Work to complete:
Copy each line below that contains "with".
----- Records provided -----
File: src/core/ccd_pkg.sv
// Shared constants and types for the serial control channel ends
`default_nettype none
package ccd_pkg;
	// Timing
	localparam int CLK_NS      = 8;
	localparam int FRAME_NS    = 125000;
	localparam int FRAME_BITS  = 32;
	localparam int BIT_CYC     = FRAME_NS / (CLK_NS * FRAME_BITS);
	localparam int BYTE_BITS   = 8;
	localparam int DATA_FIRST  = 1;
	// Recommended fast adaptation spans, in frames
	localparam int FAST_FRAMES_160 = 240;
	localparam int FAST_FRAMES_80  = 480;
	localparam int FAST_W          = 9;
	// Common byte fields
	localparam int SEL0_BIT = 0;
	localparam int SEL1_BIT = 1;
	// line_control fields
	localparam int DIAG_CLEAR_N_BIT = 2;
	localparam int LINE_RATE_BIT    = 3;
	localparam int SIG_IN_BEARER_BIT = 4;
	localparam int SCRAMBLER_BIT    = 5;
	localparam int FAST_ADAPT_BIT   = 6;
	localparam int TX_HK_BIT        = 7;
	// diagnostic_control fields
	localparam int LOOP_LO_BIT      = 2;
	localparam int LOOP_HI_BIT      = 3;
	localparam int RESYNC_LOSS_BIT  = 4;
	localparam int POLY_EXCH_BIT    = 5;
	localparam int LINE_MUTE_BIT    = 6;
	// Select codes, as {bit1, bit0}
	localparam logic [1:0] SEL_CTRL = 2'h0;
	localparam logic [1:0] SEL_DIAG = 2'h2;
	// Loopback codes, as {bit3, bit2}
	localparam logic [1:0] LB_NONE = 2'h0;
	localparam logic [1:0] LB_SYS  = 2'h2;
	localparam logic [1:0] LB_LINE = 2'h1;
	localparam logic [1:0] LB_FAR  = 2'h3;
	// Default modes
	localparam logic [7:0] DEF_MASK  = 8'hF0;
	localparam logic [7:0] DEF1_VAL  = 8'h00;
	localparam logic [7:0] DEF2_VAL  = 8'h08; // Only the rate bit set: 160 kbit/s
	localparam logic [7:0] ALL_ONES  = 8'hFF;
	localparam logic [7:0] CTRL_RST  = 8'h00;
	localparam logic [7:0] DIAG_RST  = 8'h00;
	// Receive and transmit sequencing
	typedef enum logic [1:0] {
		CCD_RX_WAIT  = 2'h1,
		CCD_RX_SHIFT = 2'h2
	} ccd_rx_e;
	typedef enum logic [2:0] {
		CCD_TX_PULSE = 3'h1,
		CCD_TX_DATA  = 3'h2,
		CCD_TX_GAP   = 3'h4
	} ccd_tx_e;
endpackage
`default_nettype wire

File: src/core/ccd_if.sv
// Serial control channel wires between controller and device
`default_nettype none
interface ccd_if;
	logic bit_clk;        // Bit clock, data stable at its rise
	logic frame_pulse;    // High for the first bit slot of a frame
	logic ctrl_serial_in; // Control byte, bit 0 first
	modport ctl (output bit_clk, output frame_pulse, output ctrl_serial_in);
	modport dev (input bit_clk, input frame_pulse, input ctrl_serial_in);
endinterface
`default_nettype wire

File: src/core/ccd_device.sv
// Device end: control byte decode, control and diagnostic registers
`default_nettype none
module ccd_device (
	input  wire logic       core_clk,           // System clock
	input  wire logic       resetn,             // Async reset, active low
	ccd_if.dev              link,               // Serial control channel
	output logic            line_rate_sel,      // 1 selects 160 kbit/s
	output logic            sig_chan_in_bearer, // Signalling byte in first bearer slot
	output logic            scrambler_tx_en,    // Transmit prescrambler on
	output logic            scrambler_rx_en,    // Receive deprescrambler on
	output logic            fast_adapt,         // Fast echo canceller adaptation
	output logic            tx_housekeeping_bit, // Housekeeping bit to send
	output logic            force_resync_loss,  // Force receiver out of sync
	output logic            poly_exchange,      // Swap scrambler polynomials
	output logic            line_out_mute,      // Line output held at bias
	output logic [1:0]      loop_sel,           // Active loopback code
	input  wire logic [7:0] sig_byte,           // Signalling byte of this frame
	input  wire logic [7:0] b1_byte,            // First bearer byte of this frame
	output logic [7:0]      tx_b1_byte,         // Byte sent in first bearer slot
	output logic [1:0]      tx_sig_bits,        // Bits sent in signalling positions
	input  wire logic       bearer_serial_in,   // System bearer input bit
	input  wire logic       rx_bearer_bit,      // Bearer bit received from line
	input  wire logic       line_tx_bit,        // Transmit bit toward the line
	input  wire logic       line_rx_bit,        // Receive bit from the line
	output logic            bearer_serial_out,  // System bearer output bit
	output logic            bearer_core_in,     // Bearer bit into transmit path
	output logic            line_rx_core,       // Receive bit into receive path
	output logic            line_drive_out      // Line driver data, low when muted
);
	typedef struct packed {
		logic [1:0]      bclk_s;
		logic [1:0]      fp_s;
		logic [1:0]      dat_s;
		logic            bclk_prev;
		ccd_pkg::ccd_rx_e st;
		logic [2:0]      cnt;
		logic [7:0]      shreg;
		logic [7:0]      ctrl;
		logic [7:0]      diag;
		logic [7:0]      tx_b1;
		logic [1:0]      tx_sig;
		logic            bso;
		logic            bci;
		logic            lrc;
		logic            ldo;
	} ccd_dev_s;

	ccd_dev_s state_q;
	ccd_dev_s state_d;

	// Upper nibble all ones means a default mode
	function automatic logic is_default(input logic [7:0] b);
		is_default = (b & ccd_pkg::DEF_MASK) == ccd_pkg::DEF_MASK;
	endfunction

	// Preset control value chosen by bit 3
	function automatic logic [7:0] default_val(input logic [7:0] b);
		default_val = b[ccd_pkg::LINE_RATE_BIT] ? ccd_pkg::DEF2_VAL : ccd_pkg::DEF1_VAL;
	endfunction

	// Next state
	always_comb begin
		logic       rise;
		logic [7:0] b;
		logic [1:0] sel;
		logic [1:0] lb;
		rise = 1'b0;
		b = 8'h00;
		sel = 2'h0;
		lb = 2'h0;
		state_d = state_q;
		// Two-stage synchronisers on the link pins
		// Only the second stage is read; the first may be metastable
		state_d.bclk_s = {state_q.bclk_s[0], link.bit_clk};
		state_d.fp_s = {state_q.fp_s[0], link.frame_pulse};
		state_d.dat_s = {state_q.dat_s[0], link.ctrl_serial_in};
		state_d.bclk_prev = state_q.bclk_s[1];
		rise = state_q.bclk_s[1] & ~state_q.bclk_prev;
		b = {state_q.dat_s[1], state_q.shreg[7:1]};
		sel = {b[ccd_pkg::SEL1_BIT], b[ccd_pkg::SEL0_BIT]};
		if (rise) begin
			// A frame pulse restarts the byte even if one was cut short
			if (state_q.fp_s[1]) begin
				state_d.st = ccd_pkg::CCD_RX_SHIFT;
				state_d.cnt = 3'h0;
				// Pulse-time clear; a byte later in the frame survives it
				if (!state_q.ctrl[ccd_pkg::DIAG_CLEAR_N_BIT]) begin
					state_d.diag = ccd_pkg::DIAG_RST;
				end
			end else begin
				unique case (state_q.st)
					ccd_pkg::CCD_RX_WAIT: begin
						state_d.st = ccd_pkg::CCD_RX_WAIT;
					end
					ccd_pkg::CCD_RX_SHIFT: begin
						state_d.shreg = b;
						state_d.cnt = state_q.cnt + 3'h1;
						if (state_q.cnt == 3'(ccd_pkg::BYTE_BITS - 1)) begin
							state_d.st = ccd_pkg::CCD_RX_WAIT;
							// Route the completed byte
							// Static high reads as all ones with select 11
							// Other bytes with select codes 01 and 11 fall through and are dropped
							if (b == ccd_pkg::ALL_ONES) begin
								state_d.ctrl = ccd_pkg::DEF2_VAL;
							end else if (sel == ccd_pkg::SEL_CTRL) begin
								if (is_default(b)) begin
									state_d.ctrl = default_val(b);
								end else begin
									state_d.ctrl = b;
								end
							end else if (sel == ccd_pkg::SEL_DIAG) begin
								if (is_default(b)) begin
									state_d.ctrl = default_val(b);
									state_d.diag = ccd_pkg::DIAG_RST;
								end else begin
									state_d.diag = b;
								end
							end
						end
					end
					default: begin
						state_d.st = ccd_pkg::CCD_RX_WAIT;
					end
				endcase
			end
		end
		// Signalling placement by rate and in-bearer mode
		// Outputs lag their inputs by one clock
		if (state_q.ctrl[ccd_pkg::SIG_IN_BEARER_BIT]) begin
			state_d.tx_b1 = sig_byte;
			state_d.tx_sig = 2'h0;
		end else begin
			state_d.tx_b1 = b1_byte;
			if (state_q.ctrl[ccd_pkg::LINE_RATE_BIT]) begin
				state_d.tx_sig = sig_byte[1:0];
			end else begin
				state_d.tx_sig = {1'b0, sig_byte[0]};
			end
		end
		// Loopback paths
		// Each code swaps one source in; code 00 keeps every normal path
		lb = {state_q.diag[ccd_pkg::LOOP_HI_BIT], state_q.diag[ccd_pkg::LOOP_LO_BIT]};
		state_d.bso = (lb == ccd_pkg::LB_SYS) ? bearer_serial_in : rx_bearer_bit;
		state_d.lrc = (lb == ccd_pkg::LB_LINE) ? line_tx_bit : line_rx_bit;
		state_d.bci = (lb == ccd_pkg::LB_FAR) ? rx_bearer_bit : bearer_serial_in;
		state_d.ldo = state_q.diag[ccd_pkg::LINE_MUTE_BIT] ? 1'b0 : line_tx_bit;
	end

	// State register
	// Reset leaves 80 kbit/s and a diag register cleared every frame
	always_ff @(posedge core_clk or negedge resetn) begin
		if (!resetn) begin
			state_q <= '{
				bclk_s: 2'h0, fp_s: 2'h0, dat_s: 2'h0, bclk_prev: 1'b0,
				st: ccd_pkg::CCD_RX_WAIT, cnt: 3'h0, shreg: 8'h00,
				ctrl: ccd_pkg::CTRL_RST, diag: ccd_pkg::DIAG_RST,
				tx_b1: 8'h00, tx_sig: 2'h0, bso: 1'b0, bci: 1'b0, lrc: 1'b0, ldo: 1'b0
			};
		end else begin
			state_q <= state_d;
		end
	end

	// Register fields onto the block controls
	// Both scrambler enables share one bit so they never part
	assign line_rate_sel = state_q.ctrl[ccd_pkg::LINE_RATE_BIT];
	assign sig_chan_in_bearer = state_q.ctrl[ccd_pkg::SIG_IN_BEARER_BIT];
	assign scrambler_tx_en = state_q.ctrl[ccd_pkg::SCRAMBLER_BIT];
	assign scrambler_rx_en = state_q.ctrl[ccd_pkg::SCRAMBLER_BIT];
	assign fast_adapt = state_q.ctrl[ccd_pkg::FAST_ADAPT_BIT];
	assign tx_housekeeping_bit = state_q.ctrl[ccd_pkg::TX_HK_BIT];
	assign force_resync_loss = state_q.diag[ccd_pkg::RESYNC_LOSS_BIT];
	assign poly_exchange = state_q.diag[ccd_pkg::POLY_EXCH_BIT];
	assign line_out_mute = state_q.diag[ccd_pkg::LINE_MUTE_BIT];
	assign loop_sel = {state_q.diag[ccd_pkg::LOOP_HI_BIT], state_q.diag[ccd_pkg::LOOP_LO_BIT]};

	// Data path outputs
	// All taken straight from flops, no logic after the register
	assign tx_b1_byte = state_q.tx_b1;
	assign tx_sig_bits = state_q.tx_sig;
	assign bearer_serial_out = state_q.bso;
	assign bearer_core_in = state_q.bci;
	assign line_rx_core = state_q.lrc;
	assign line_drive_out = state_q.ldo;
endmodule
`default_nettype wire

File: src/flat_wrapper.sv
// flat-port wrapper written by rule: the top's interface ports become plain ports
module ccd_device_flat 
  (core_clk, resetn, line_rate_sel, sig_chan_in_bearer, scrambler_tx_en, scrambler_rx_en, fast_adapt, tx_housekeeping_bit, force_resync_loss, poly_exchange, line_out_mute, loop_sel, sig_byte, b1_byte, tx_b1_byte, tx_sig_bits, bearer_serial_in, rx_bearer_bit, line_tx_bit, line_rx_bit, bearer_serial_out, bearer_core_in, line_rx_core, line_drive_out, link_bit_clk, link_frame_pulse, link_ctrl_serial_in);
  ccd_if link_i ();
  input  wire logic core_clk;
  input  wire logic resetn;
  output logic line_rate_sel;
  output logic sig_chan_in_bearer;
  output logic scrambler_tx_en;
  output logic scrambler_rx_en;
  output logic fast_adapt;
  output logic tx_housekeeping_bit;
  output logic force_resync_loss;
  output logic poly_exchange;
  output logic line_out_mute;
  output logic [1:0] loop_sel;
  input  wire logic [7:0] sig_byte;
  input  wire logic [7:0] b1_byte;
  output logic [7:0] tx_b1_byte;
  output logic [1:0] tx_sig_bits;
  input  wire logic bearer_serial_in;
  input  wire logic rx_bearer_bit;
  input  wire logic line_tx_bit;
  input  wire logic line_rx_bit;
  output logic bearer_serial_out;
  output logic bearer_core_in;
  output logic line_rx_core;
  output logic line_drive_out;
  input wire logic [$bits(link_i.bit_clk)-1:0] link_bit_clk;
  input wire logic [$bits(link_i.frame_pulse)-1:0] link_frame_pulse;
  input wire logic [$bits(link_i.ctrl_serial_in)-1:0] link_ctrl_serial_in;
  assign link_i.bit_clk = link_bit_clk;
  assign link_i.frame_pulse = link_frame_pulse;
  assign link_i.ctrl_serial_in = link_ctrl_serial_in;
  ccd_device u_core (.core_clk(core_clk), .resetn(resetn), .link(link_i), .line_rate_sel(line_rate_sel), .sig_chan_in_bearer(sig_chan_in_bearer), .scrambler_tx_en(scrambler_tx_en), .scrambler_rx_en(scrambler_rx_en), .fast_adapt(fast_adapt), .tx_housekeeping_bit(tx_housekeeping_bit), .force_resync_loss(force_resync_loss), .poly_exchange(poly_exchange), .line_out_mute(line_out_mute), .loop_sel(loop_sel), .sig_byte(sig_byte), .b1_byte(b1_byte), .tx_b1_byte(tx_b1_byte), .tx_sig_bits(tx_sig_bits), .bearer_serial_in(bearer_serial_in), .rx_bearer_bit(rx_bearer_bit), .line_tx_bit(line_tx_bit), .line_rx_bit(line_rx_bit), .bearer_serial_out(bearer_serial_out), .bearer_core_in(bearer_core_in), .line_rx_core(line_rx_core), .line_drive_out(line_drive_out));
endmodule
-----
Response area:
							// Static high reads as all ones with select 11
							// Other bytes with select codes 01 and 11 fall through and are dropped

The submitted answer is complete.